The bill, SB1847, earmarks $250,0000 for specific use in “research on the correlation between marijuana use and mental illness, including psychosis and violent behavior.”
It also contains $2.5 million for suicide prevention and a provision that requires the development of a warning label that includes a statement that marijuana use “may affect the health of a pregnant woman and the unborn child.”
The bill stems from a larger spending bill introduced a year ago by Republican House Speaker Rusty Bowers, which draws upon his reading of a book titled “Tell Your Children: The Truth About Marijuana, Mental Illness and Violence” by former New York Times reporter Alex Berenson.
Hailed among conservative circles as a definitive work on the dangers of cannabis, the book has been criticized by marijuana advocates as being unscientific, while confusing correlation and causation with regard to mental illness.

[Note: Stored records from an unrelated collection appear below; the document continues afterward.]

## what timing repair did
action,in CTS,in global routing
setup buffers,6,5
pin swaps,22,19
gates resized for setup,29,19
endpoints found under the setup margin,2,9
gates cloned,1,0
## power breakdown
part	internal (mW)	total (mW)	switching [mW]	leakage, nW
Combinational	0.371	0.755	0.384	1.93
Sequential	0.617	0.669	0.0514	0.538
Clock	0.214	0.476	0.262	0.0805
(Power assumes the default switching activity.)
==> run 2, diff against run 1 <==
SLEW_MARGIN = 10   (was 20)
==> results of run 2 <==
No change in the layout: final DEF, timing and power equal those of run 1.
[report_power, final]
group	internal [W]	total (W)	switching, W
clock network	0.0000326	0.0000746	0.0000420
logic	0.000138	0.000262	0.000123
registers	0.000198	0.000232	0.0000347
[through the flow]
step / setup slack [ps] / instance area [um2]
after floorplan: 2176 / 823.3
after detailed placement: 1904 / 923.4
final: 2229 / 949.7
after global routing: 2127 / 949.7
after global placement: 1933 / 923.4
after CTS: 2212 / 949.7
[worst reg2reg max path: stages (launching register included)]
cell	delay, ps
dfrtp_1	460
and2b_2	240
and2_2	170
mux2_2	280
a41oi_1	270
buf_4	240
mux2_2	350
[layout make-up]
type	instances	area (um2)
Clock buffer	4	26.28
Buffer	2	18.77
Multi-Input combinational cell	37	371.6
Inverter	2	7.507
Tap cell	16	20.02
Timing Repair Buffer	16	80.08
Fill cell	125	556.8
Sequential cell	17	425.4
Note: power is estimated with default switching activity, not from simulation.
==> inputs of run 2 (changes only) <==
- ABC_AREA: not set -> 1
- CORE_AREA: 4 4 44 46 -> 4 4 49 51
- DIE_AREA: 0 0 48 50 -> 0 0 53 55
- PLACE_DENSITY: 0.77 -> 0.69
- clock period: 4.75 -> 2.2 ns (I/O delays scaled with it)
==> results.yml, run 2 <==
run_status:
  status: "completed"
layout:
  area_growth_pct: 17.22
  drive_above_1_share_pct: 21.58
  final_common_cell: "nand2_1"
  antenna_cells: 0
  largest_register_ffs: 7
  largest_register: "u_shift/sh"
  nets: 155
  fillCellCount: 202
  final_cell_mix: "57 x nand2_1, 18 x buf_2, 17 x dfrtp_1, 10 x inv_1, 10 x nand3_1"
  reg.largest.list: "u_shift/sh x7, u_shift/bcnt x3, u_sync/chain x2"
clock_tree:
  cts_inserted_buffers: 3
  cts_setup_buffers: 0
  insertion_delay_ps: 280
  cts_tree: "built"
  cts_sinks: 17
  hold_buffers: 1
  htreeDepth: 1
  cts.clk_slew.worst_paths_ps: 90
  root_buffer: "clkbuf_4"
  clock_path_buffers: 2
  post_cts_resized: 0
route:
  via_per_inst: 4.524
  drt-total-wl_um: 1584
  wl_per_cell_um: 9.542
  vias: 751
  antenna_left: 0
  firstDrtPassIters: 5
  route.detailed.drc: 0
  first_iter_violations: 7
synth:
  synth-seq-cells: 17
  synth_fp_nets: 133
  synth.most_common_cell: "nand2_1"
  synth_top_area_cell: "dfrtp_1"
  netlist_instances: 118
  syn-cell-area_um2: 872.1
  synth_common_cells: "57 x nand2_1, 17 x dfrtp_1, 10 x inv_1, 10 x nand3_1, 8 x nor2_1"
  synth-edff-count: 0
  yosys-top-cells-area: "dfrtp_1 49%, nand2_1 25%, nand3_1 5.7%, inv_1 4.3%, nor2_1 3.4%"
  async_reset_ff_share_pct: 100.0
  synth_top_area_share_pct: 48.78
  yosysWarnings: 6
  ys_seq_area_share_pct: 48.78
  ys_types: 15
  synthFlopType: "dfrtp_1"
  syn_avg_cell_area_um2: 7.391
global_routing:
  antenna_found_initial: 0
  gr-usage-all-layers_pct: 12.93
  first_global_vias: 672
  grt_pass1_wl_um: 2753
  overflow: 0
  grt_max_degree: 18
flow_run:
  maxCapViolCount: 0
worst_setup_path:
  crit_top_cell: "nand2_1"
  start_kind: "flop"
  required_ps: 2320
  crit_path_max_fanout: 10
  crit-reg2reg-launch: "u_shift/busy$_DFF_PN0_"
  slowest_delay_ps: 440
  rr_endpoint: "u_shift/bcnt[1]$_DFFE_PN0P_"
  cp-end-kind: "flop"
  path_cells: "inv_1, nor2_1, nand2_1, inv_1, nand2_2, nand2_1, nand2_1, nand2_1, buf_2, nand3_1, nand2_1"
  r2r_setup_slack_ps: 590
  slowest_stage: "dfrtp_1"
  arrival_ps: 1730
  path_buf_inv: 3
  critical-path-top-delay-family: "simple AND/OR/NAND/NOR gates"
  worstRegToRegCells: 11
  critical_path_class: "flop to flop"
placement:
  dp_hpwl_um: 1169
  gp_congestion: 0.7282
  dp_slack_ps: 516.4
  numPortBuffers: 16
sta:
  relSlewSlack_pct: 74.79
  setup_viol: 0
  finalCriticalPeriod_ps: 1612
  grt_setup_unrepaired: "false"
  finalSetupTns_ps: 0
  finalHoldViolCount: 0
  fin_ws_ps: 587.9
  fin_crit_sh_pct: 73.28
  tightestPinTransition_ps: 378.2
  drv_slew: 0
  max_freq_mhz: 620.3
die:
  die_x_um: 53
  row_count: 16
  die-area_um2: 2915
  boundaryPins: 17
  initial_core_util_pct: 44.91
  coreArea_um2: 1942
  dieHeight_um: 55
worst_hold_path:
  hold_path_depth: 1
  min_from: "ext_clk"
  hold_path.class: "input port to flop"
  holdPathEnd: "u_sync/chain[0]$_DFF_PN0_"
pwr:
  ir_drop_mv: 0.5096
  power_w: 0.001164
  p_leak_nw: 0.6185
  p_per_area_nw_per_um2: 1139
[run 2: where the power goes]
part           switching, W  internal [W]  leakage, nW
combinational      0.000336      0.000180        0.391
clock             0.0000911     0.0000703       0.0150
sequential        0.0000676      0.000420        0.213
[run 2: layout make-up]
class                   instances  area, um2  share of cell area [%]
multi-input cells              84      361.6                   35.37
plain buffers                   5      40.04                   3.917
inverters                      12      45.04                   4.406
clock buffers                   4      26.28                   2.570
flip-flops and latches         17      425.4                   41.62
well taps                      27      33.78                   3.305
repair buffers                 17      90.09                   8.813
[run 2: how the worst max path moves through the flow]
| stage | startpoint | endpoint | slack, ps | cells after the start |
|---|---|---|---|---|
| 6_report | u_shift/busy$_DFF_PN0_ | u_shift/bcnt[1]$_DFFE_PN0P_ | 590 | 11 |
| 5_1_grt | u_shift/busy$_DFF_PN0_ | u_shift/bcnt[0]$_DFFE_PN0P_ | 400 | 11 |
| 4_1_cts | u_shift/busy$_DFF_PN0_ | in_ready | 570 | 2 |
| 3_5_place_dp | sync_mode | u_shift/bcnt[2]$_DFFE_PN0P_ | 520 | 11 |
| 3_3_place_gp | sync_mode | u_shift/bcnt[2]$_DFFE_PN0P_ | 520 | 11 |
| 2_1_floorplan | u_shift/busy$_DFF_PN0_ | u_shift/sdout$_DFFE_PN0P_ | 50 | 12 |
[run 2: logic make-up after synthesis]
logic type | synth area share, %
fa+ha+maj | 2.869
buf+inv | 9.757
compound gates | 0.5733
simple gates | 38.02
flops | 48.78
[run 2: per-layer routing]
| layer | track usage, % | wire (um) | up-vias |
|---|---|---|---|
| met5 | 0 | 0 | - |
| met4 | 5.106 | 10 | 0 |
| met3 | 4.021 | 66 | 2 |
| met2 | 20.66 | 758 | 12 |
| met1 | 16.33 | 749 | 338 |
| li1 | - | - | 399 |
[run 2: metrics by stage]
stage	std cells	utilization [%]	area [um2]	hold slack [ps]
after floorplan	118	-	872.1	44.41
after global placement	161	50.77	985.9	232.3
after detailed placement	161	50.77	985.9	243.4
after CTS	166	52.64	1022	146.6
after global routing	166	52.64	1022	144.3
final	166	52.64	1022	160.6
$ cat config.mk
export PLATFORM = sky130hd
export DESIGN_NAME = sevenseg_chain
export DESIGN_NICKNAME = d
export VERILOG_FILES = /design/src/rtl/sevenseg_pkg.sv /design/src/rtl/sevenseg_ctrl.sv /design/src/rtl/sevenseg_datapath.sv /design/src/rtl/sevenseg_digit.sv /design/src/rtl/sevenseg_chain.sv
export SDC_FILE = /design/constraint.sdc
export NUM_CORES = 1
export LEC_CHECK = 0
export CAP_MARGIN = 40
export CORE_MARGIN = 2
export CORE_UTILIZATION = 42
export DETAILED_ROUTE_END_ITERATION = 10
export PLACE_DENSITY = 0.95
export SLEW_MARGIN = 15
export SYNTH_ARGS = -nofsm -noshare
export SYNTH_HDL_FRONTEND = slang
export SYNTH_HIERARCHICAL = 1
export SYNTH_SLANG_ARGS = --single-unit
$ cat constraint.sdc
create_clock -name vclk -period 3.5
set_clock_uncertainty 0.2 [all_clocks]
set_input_delay 1.05 -clock vclk [all_inputs]
set_output_delay 1.05 -clock vclk [all_outputs]
set_load 0.03 [all_outputs]
$ cat src/rtl/sevenseg_pkg.sv
`timescale 1ns/1ps
package sevenseg_pkg;

  localparam int SEG_W = 7;
  localparam int BCD_W = 4;

  // control-to-datapath strobes for one digit
  typedef struct packed {
    logic forceOff;   // all segments dark
    logic forceOn;    // all segments lit
    logic suppress;   // zero blanked by the ripple chain
  } segStrobe_t;

  // active-high pattern, bit0 = a ... bit6 = g
  function automatic logic [SEG_W-1:0] glyphOf(input logic [BCD_W-1:0] v);
    logic [SEG_W-1:0] p;
    case (v)
      4'd0:    p = 7'h3F;
      4'd1:    p = 7'h06;
      4'd2:    p = 7'h5B;
      4'd3:    p = 7'h4F;
      4'd4:    p = 7'h66;
      4'd5:    p = 7'h6D;
      4'd6:    p = 7'h7D;
      4'd7:    p = 7'h07;
      4'd8:    p = 7'h7F;
      4'd9:    p = 7'h6F;
      default: p = 7'h40;  // out-of-range code: middle bar only
    endcase
    return p;
  endfunction

endpackage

“It is a debunked book. There’s no mention at all about causation. What does correlation really tell us?” said Mike Robinette, state director for the National Organization for the Reform of Marijuana Laws (NORML) in Arizona.
“We just feel [the bill] is a political statement. We feel it’s kind of a biased statement that creates the findings,” Robinette said.
The book drew criticism from some 100 scholars and clinicians in an open letter that accused Berenson of engaging in “junk science” and “cherry-picking” the book’s findings.
Berenson, in an email to The Epoch Times, defended the work for its “original research, interviews with the preeminent researchers in the field, and a 17-page bibliography so readers can judge the accuracy of my use of primary source materials for themselves.”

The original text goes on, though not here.